DATASET RECORDS
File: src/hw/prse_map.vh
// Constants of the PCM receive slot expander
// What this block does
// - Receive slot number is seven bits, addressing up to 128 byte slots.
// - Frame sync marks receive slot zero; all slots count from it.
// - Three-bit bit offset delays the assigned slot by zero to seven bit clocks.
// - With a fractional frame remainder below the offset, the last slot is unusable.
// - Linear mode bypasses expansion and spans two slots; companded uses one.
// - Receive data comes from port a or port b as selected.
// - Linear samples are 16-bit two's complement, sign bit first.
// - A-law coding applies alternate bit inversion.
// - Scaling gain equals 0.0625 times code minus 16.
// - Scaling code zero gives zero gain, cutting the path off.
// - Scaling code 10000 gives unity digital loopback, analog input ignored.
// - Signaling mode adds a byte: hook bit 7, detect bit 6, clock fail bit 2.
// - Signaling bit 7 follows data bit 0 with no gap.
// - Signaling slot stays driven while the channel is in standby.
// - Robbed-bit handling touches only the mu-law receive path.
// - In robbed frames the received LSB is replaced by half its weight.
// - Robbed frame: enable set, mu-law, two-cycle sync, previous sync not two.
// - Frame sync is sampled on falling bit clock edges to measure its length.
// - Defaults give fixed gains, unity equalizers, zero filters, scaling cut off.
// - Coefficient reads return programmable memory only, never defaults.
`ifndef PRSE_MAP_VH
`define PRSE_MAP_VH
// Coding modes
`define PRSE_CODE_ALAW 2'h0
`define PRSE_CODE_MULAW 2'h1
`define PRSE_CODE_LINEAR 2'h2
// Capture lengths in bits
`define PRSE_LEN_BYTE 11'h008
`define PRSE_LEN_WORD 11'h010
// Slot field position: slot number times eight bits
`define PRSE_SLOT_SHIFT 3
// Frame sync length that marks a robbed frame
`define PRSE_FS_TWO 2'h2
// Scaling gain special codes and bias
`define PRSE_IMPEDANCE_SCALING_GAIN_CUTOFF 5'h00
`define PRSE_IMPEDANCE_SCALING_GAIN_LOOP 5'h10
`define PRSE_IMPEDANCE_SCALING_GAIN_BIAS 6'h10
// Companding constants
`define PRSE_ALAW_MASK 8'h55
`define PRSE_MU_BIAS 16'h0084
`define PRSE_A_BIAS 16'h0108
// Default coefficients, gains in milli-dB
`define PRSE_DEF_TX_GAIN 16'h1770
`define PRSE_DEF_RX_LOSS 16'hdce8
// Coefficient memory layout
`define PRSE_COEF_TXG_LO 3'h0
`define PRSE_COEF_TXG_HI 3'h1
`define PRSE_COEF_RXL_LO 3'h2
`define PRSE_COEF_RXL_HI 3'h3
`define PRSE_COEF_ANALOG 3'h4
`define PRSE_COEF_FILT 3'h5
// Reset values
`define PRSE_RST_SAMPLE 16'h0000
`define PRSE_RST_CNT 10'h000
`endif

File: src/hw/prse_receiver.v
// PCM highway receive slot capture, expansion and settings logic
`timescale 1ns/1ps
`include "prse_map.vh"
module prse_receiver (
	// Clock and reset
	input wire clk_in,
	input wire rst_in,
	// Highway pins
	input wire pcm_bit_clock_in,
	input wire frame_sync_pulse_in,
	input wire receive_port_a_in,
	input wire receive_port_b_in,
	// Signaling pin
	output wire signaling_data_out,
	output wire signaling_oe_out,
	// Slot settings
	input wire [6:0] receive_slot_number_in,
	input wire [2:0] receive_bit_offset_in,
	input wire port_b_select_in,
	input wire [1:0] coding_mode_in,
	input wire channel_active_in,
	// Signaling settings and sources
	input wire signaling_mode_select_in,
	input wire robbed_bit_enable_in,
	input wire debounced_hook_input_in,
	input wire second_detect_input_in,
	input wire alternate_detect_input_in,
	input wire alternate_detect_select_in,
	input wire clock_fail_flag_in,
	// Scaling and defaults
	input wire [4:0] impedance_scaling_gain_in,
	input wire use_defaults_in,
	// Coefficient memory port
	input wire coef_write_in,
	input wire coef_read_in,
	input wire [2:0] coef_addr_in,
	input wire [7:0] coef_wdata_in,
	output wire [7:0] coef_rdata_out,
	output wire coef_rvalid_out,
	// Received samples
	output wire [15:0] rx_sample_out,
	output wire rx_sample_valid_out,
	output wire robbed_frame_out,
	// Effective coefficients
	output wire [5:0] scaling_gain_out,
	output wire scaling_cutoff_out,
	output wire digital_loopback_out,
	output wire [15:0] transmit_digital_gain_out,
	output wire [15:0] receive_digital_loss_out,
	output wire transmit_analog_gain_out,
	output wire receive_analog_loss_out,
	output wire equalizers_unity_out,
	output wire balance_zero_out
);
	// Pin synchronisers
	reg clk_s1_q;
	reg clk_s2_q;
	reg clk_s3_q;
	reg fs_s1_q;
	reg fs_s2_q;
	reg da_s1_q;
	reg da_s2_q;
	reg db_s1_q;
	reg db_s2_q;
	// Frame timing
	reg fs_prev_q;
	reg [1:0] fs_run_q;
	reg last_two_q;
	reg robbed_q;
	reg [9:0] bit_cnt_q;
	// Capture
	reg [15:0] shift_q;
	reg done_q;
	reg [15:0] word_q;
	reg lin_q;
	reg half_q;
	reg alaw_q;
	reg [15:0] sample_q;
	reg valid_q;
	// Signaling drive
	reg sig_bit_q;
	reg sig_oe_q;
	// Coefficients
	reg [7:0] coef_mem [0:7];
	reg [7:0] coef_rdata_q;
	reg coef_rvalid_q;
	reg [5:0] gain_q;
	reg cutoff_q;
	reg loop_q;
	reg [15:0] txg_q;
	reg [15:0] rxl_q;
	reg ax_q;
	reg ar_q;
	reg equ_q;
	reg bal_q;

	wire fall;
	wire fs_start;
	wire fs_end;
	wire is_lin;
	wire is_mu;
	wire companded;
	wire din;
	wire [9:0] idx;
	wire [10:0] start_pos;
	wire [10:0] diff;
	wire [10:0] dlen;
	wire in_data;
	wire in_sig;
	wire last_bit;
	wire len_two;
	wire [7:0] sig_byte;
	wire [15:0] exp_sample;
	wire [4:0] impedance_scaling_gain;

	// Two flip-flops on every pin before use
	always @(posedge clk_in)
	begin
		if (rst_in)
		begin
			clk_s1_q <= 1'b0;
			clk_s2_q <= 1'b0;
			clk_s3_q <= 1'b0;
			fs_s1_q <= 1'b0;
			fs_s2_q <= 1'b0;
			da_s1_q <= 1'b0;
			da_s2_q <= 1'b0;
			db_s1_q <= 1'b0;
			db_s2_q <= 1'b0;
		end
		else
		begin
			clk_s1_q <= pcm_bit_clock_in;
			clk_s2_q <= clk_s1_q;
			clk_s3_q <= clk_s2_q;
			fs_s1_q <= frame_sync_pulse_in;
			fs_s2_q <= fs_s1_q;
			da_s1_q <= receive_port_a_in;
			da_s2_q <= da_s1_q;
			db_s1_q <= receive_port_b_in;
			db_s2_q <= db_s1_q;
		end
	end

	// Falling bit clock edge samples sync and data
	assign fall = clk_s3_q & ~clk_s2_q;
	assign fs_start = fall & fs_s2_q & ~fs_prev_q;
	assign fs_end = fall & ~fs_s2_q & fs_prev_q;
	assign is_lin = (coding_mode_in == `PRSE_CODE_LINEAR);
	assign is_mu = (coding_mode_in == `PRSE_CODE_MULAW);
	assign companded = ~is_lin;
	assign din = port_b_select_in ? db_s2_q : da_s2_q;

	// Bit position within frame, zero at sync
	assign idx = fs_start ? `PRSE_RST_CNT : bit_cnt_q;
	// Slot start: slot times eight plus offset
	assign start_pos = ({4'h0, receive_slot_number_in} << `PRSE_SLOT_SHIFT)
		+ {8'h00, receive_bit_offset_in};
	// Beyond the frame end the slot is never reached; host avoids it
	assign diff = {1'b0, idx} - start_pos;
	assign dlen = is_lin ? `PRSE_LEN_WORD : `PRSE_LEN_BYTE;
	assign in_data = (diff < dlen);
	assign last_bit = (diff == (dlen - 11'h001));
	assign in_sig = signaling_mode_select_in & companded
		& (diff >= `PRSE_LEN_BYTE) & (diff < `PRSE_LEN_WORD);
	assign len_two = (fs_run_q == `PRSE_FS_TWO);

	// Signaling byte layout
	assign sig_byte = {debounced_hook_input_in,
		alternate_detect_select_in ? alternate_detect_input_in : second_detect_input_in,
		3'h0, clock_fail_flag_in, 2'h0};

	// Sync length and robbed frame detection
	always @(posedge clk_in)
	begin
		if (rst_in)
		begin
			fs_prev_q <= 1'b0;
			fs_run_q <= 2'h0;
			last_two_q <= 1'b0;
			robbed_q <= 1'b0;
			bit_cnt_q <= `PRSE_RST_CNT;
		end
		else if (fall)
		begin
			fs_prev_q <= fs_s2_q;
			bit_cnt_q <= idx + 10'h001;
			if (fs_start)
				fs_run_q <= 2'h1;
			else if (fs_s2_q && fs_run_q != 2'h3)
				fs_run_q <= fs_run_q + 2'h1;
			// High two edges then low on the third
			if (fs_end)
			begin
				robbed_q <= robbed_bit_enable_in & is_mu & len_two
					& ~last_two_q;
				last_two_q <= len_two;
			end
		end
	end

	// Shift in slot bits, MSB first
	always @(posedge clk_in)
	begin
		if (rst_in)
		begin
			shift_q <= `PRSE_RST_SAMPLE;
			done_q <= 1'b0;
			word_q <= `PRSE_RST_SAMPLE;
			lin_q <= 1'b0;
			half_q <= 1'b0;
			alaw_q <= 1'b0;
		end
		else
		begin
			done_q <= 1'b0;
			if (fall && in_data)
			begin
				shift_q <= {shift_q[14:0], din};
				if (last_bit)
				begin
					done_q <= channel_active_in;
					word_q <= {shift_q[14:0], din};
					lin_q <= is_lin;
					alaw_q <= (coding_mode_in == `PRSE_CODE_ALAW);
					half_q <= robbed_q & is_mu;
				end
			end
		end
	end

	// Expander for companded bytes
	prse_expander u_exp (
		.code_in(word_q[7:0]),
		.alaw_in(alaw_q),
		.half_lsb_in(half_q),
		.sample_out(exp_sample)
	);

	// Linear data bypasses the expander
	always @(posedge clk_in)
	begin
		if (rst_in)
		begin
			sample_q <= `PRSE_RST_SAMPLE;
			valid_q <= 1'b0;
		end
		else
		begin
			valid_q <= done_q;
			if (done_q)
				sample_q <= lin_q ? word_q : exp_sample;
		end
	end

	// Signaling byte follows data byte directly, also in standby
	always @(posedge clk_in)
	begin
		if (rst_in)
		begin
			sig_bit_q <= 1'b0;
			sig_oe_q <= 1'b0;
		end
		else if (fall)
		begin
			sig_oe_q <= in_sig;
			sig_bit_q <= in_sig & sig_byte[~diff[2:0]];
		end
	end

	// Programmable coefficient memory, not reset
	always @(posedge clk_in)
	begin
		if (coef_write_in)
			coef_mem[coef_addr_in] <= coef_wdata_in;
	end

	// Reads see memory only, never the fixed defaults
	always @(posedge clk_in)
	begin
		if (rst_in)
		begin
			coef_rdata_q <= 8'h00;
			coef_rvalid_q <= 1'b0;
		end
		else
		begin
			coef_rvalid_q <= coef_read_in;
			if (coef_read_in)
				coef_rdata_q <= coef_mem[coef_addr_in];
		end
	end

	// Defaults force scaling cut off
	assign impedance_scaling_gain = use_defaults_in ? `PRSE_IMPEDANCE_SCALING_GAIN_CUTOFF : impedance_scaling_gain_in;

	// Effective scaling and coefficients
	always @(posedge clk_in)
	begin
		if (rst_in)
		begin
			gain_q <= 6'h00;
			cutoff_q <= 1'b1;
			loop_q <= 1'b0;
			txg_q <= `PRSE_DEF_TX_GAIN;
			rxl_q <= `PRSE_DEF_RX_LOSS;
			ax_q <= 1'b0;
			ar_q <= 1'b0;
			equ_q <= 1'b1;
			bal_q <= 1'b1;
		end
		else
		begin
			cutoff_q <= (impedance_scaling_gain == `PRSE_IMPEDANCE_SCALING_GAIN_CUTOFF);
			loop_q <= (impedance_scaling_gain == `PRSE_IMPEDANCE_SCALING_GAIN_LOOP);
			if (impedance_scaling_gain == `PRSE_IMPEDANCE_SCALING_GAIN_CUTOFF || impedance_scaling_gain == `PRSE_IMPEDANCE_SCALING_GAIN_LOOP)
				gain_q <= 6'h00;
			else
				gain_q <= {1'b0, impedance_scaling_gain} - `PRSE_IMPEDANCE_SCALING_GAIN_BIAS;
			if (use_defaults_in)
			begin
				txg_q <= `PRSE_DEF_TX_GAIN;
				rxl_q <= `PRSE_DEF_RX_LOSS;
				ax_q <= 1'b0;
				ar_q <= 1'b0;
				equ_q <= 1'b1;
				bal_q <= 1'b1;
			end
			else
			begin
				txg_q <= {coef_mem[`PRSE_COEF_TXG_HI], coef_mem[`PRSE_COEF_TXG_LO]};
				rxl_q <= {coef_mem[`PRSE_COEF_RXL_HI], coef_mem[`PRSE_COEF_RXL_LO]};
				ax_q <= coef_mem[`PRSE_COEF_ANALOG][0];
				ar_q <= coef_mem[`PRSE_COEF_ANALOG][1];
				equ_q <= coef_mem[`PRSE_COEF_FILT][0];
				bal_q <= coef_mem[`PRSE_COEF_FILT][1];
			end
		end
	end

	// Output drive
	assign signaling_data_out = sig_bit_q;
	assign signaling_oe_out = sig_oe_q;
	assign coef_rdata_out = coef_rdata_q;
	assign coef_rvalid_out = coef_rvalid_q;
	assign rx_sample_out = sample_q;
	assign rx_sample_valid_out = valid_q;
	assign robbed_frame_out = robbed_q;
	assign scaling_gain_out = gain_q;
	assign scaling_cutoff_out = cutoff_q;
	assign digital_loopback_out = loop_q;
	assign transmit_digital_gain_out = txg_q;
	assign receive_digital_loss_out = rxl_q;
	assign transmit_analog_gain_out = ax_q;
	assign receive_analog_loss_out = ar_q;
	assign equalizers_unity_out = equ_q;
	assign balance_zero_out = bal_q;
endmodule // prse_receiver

PROBLEM STATEMENT
Which lines above contain the word "layout"? List them.

RESPONSE BOX
// Coefficient memory layout
	// Signaling byte layout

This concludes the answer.